— Exercise objective —
Please filter the listing below and copy out the lines that hold "cloned".

— Task data —
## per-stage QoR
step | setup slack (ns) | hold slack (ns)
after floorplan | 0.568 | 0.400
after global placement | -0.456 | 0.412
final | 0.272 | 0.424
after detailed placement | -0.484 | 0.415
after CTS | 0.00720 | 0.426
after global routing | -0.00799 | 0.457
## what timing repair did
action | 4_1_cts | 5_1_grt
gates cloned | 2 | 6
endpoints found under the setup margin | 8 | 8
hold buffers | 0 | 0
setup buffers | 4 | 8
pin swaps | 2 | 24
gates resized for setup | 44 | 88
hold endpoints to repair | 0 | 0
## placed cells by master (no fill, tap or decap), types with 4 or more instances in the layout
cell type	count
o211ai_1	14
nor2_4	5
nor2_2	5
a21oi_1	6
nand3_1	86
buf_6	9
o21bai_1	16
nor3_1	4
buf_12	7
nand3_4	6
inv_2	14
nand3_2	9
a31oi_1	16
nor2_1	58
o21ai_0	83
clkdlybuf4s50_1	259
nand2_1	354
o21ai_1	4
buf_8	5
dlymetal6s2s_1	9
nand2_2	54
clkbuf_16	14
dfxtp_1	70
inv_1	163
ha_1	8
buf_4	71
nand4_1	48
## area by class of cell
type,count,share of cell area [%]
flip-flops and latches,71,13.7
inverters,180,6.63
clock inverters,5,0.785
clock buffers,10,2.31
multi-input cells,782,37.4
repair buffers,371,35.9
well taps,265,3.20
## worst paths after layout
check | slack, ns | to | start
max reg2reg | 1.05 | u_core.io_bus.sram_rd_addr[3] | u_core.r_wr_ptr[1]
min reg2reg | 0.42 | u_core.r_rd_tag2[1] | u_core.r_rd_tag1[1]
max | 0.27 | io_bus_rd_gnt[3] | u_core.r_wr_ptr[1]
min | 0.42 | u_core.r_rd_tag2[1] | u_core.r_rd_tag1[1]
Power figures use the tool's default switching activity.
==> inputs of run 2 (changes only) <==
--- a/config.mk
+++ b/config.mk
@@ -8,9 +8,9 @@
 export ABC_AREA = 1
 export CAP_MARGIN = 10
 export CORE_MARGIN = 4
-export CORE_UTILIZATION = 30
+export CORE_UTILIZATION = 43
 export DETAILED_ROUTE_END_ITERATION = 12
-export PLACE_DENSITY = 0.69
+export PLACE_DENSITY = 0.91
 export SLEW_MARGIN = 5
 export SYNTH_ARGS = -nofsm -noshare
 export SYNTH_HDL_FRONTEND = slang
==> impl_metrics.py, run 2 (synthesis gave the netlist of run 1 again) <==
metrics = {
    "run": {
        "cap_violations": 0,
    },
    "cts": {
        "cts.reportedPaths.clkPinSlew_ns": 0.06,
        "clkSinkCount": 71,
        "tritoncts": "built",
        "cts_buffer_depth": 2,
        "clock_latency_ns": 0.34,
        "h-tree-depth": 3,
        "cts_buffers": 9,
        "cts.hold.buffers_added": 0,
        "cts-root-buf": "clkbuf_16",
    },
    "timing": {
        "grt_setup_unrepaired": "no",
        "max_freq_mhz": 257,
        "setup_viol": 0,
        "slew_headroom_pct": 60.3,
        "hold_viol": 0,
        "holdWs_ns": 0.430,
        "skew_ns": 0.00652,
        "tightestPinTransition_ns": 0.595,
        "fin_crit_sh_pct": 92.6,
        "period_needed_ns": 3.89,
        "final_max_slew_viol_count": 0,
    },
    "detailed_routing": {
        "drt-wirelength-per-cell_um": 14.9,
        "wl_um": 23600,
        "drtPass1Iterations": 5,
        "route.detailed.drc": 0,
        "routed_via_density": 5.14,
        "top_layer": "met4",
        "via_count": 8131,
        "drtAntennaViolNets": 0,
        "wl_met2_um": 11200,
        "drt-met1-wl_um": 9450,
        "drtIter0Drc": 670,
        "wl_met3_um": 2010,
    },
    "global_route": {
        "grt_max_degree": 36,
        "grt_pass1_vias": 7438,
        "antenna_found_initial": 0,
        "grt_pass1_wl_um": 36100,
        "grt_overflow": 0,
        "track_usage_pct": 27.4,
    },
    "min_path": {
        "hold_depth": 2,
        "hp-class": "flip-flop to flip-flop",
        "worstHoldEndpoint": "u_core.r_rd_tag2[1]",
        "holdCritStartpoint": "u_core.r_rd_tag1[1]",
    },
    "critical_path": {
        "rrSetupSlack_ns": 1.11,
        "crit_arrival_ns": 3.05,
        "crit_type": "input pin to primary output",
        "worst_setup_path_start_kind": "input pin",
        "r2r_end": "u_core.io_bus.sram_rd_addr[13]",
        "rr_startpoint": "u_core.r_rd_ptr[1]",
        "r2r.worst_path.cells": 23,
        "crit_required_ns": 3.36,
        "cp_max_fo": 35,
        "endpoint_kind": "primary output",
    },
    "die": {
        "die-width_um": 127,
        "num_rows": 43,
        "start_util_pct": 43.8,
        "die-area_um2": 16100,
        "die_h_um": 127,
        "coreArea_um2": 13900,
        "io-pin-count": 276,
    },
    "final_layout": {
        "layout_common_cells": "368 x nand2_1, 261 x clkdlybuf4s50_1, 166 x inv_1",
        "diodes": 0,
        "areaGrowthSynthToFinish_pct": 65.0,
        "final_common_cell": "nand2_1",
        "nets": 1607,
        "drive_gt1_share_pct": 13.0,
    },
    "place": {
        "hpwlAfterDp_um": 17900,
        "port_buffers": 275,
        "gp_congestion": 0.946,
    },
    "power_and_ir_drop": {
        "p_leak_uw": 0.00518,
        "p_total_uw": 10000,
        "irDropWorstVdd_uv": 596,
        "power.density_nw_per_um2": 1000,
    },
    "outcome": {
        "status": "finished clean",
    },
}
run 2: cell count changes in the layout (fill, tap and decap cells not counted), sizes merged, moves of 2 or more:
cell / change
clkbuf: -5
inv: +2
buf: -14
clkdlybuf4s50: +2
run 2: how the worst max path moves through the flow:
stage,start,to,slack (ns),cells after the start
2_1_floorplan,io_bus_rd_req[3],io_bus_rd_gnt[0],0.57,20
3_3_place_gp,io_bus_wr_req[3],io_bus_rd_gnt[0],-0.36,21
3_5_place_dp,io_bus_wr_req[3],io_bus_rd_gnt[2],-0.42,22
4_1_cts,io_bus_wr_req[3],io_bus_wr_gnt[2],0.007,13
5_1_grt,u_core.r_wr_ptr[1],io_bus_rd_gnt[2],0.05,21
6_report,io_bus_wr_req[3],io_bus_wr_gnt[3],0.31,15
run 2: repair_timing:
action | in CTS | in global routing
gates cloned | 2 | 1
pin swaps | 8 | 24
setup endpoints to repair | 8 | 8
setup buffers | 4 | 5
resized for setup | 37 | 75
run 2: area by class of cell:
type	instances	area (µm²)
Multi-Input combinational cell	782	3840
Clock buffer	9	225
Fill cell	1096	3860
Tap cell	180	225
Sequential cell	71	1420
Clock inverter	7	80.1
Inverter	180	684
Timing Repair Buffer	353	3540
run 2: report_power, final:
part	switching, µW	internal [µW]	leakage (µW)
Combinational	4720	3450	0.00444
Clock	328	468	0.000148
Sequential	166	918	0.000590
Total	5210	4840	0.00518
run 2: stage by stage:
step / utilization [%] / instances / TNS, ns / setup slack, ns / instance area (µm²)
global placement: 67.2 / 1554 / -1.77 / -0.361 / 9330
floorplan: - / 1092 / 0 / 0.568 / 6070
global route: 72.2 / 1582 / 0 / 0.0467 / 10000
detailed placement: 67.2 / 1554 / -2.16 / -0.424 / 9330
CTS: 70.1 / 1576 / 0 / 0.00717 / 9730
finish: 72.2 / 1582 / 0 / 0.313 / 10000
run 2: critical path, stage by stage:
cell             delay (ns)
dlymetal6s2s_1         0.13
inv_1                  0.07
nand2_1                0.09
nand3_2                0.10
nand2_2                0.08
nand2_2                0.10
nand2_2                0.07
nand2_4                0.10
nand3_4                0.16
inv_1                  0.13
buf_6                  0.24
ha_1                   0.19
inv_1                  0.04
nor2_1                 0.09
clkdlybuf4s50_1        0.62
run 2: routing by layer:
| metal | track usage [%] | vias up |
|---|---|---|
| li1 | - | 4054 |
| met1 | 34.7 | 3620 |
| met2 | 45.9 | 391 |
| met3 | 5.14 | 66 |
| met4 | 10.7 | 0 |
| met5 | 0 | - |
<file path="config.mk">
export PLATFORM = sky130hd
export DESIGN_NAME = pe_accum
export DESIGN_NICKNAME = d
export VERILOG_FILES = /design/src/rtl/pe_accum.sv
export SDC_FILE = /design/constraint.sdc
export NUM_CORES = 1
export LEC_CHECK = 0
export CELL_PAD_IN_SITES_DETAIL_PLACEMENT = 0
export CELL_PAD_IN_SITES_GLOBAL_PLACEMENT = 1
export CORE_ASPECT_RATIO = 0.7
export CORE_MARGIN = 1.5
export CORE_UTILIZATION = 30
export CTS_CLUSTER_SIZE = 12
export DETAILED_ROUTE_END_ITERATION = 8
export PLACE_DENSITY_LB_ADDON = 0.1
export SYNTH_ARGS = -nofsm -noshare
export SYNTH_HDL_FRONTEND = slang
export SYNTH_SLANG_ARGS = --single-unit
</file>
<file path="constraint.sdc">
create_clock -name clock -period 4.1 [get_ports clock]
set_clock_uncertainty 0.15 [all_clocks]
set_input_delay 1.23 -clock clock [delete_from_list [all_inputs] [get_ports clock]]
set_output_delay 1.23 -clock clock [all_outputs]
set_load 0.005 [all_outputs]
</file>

==

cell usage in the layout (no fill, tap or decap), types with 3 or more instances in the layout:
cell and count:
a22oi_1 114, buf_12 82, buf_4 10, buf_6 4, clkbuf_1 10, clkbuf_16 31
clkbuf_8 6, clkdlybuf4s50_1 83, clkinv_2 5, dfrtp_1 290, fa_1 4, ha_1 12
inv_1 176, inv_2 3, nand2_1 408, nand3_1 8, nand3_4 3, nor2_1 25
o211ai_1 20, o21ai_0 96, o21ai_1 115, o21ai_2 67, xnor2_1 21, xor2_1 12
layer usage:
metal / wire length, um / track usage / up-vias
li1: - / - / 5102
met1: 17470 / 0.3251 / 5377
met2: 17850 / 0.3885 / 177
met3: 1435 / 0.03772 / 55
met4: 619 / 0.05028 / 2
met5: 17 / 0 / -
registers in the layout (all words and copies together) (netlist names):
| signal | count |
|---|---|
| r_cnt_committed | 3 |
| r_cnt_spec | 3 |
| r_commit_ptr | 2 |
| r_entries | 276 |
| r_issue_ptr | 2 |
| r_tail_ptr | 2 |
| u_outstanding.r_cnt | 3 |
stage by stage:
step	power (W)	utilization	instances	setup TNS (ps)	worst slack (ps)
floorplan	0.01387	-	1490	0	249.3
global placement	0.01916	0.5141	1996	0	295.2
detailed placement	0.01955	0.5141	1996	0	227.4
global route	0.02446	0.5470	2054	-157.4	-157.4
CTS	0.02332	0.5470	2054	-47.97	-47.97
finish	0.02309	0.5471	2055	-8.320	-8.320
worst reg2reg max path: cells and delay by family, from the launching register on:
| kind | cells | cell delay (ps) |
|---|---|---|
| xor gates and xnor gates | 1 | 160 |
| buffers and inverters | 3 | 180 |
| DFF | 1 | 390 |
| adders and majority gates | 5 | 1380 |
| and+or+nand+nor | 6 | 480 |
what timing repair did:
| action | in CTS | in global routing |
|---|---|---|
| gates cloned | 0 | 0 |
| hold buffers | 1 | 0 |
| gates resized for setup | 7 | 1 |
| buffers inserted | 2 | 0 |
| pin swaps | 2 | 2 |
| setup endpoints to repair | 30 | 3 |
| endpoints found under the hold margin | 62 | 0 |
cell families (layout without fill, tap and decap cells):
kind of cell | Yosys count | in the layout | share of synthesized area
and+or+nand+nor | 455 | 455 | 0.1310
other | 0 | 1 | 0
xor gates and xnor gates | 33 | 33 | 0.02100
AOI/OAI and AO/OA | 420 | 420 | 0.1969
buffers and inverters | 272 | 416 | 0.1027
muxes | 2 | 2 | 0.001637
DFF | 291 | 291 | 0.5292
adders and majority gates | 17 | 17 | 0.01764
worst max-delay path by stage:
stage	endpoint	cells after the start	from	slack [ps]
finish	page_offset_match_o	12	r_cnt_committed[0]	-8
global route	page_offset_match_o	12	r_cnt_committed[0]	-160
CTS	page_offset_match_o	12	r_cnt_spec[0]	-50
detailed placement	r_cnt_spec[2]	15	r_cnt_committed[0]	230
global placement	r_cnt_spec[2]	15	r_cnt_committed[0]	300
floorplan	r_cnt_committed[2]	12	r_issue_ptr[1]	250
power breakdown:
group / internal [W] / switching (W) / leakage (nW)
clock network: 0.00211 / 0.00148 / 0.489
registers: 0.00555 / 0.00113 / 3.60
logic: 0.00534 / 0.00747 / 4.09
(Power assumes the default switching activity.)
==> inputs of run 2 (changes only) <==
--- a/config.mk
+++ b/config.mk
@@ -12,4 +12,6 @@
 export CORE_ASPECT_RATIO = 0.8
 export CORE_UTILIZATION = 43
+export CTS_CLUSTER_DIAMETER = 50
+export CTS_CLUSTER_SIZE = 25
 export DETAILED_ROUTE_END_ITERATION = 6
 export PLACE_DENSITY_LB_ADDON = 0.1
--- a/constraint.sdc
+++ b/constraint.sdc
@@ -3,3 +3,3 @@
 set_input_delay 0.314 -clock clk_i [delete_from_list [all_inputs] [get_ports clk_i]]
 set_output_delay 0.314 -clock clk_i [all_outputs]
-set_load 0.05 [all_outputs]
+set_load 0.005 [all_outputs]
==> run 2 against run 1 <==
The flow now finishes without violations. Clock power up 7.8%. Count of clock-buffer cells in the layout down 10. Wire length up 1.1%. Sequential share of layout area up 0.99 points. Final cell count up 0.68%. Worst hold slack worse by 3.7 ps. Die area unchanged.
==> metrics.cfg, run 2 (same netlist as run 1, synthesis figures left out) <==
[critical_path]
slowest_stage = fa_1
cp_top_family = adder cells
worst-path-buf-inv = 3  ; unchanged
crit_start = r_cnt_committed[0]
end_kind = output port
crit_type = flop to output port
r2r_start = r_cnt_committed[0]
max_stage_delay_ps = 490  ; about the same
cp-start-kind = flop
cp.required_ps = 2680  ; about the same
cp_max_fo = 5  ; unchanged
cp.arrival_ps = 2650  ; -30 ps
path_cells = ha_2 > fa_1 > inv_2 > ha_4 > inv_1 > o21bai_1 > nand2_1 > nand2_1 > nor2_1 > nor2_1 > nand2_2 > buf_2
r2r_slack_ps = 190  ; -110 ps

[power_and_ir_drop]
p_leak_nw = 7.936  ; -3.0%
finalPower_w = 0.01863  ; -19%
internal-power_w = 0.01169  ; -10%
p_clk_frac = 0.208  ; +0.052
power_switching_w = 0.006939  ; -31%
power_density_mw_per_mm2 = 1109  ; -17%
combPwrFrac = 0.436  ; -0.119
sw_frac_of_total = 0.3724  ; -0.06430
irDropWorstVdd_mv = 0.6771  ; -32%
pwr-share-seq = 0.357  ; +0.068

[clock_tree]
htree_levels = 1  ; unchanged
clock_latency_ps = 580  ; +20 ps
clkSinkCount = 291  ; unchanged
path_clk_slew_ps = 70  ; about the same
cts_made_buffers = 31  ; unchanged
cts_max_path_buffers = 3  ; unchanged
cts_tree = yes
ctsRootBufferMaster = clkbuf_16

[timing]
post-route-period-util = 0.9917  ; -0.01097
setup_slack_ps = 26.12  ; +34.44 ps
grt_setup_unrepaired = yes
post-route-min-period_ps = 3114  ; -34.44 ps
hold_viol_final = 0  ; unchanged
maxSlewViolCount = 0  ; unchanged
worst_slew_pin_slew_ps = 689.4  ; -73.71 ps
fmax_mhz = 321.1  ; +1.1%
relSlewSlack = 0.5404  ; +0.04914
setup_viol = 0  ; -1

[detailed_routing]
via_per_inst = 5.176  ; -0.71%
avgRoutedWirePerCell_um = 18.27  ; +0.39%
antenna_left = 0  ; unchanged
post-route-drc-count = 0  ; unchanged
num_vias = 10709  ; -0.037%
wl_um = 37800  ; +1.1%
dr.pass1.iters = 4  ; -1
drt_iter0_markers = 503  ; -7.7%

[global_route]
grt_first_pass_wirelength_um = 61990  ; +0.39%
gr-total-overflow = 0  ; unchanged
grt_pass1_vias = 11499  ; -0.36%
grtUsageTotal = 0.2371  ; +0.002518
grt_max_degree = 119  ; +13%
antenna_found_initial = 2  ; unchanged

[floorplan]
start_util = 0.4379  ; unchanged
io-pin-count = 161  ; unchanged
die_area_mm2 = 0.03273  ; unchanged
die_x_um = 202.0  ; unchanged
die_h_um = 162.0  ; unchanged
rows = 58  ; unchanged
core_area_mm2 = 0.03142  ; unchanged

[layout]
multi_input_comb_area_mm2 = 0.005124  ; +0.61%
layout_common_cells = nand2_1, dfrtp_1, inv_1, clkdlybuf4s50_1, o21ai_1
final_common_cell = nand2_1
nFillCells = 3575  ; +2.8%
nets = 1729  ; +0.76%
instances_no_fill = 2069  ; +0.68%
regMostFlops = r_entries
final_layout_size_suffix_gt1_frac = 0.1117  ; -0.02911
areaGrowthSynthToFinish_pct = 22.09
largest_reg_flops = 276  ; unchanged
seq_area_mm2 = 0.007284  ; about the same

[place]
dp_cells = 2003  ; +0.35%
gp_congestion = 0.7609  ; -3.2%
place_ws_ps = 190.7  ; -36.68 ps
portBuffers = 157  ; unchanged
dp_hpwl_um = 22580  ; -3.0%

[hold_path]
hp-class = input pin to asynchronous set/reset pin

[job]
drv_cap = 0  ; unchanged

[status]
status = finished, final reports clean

— Solution for this exercise —
gates cloned | 2 | 6
gates cloned | 2 | 1
| gates cloned | 0 | 0 |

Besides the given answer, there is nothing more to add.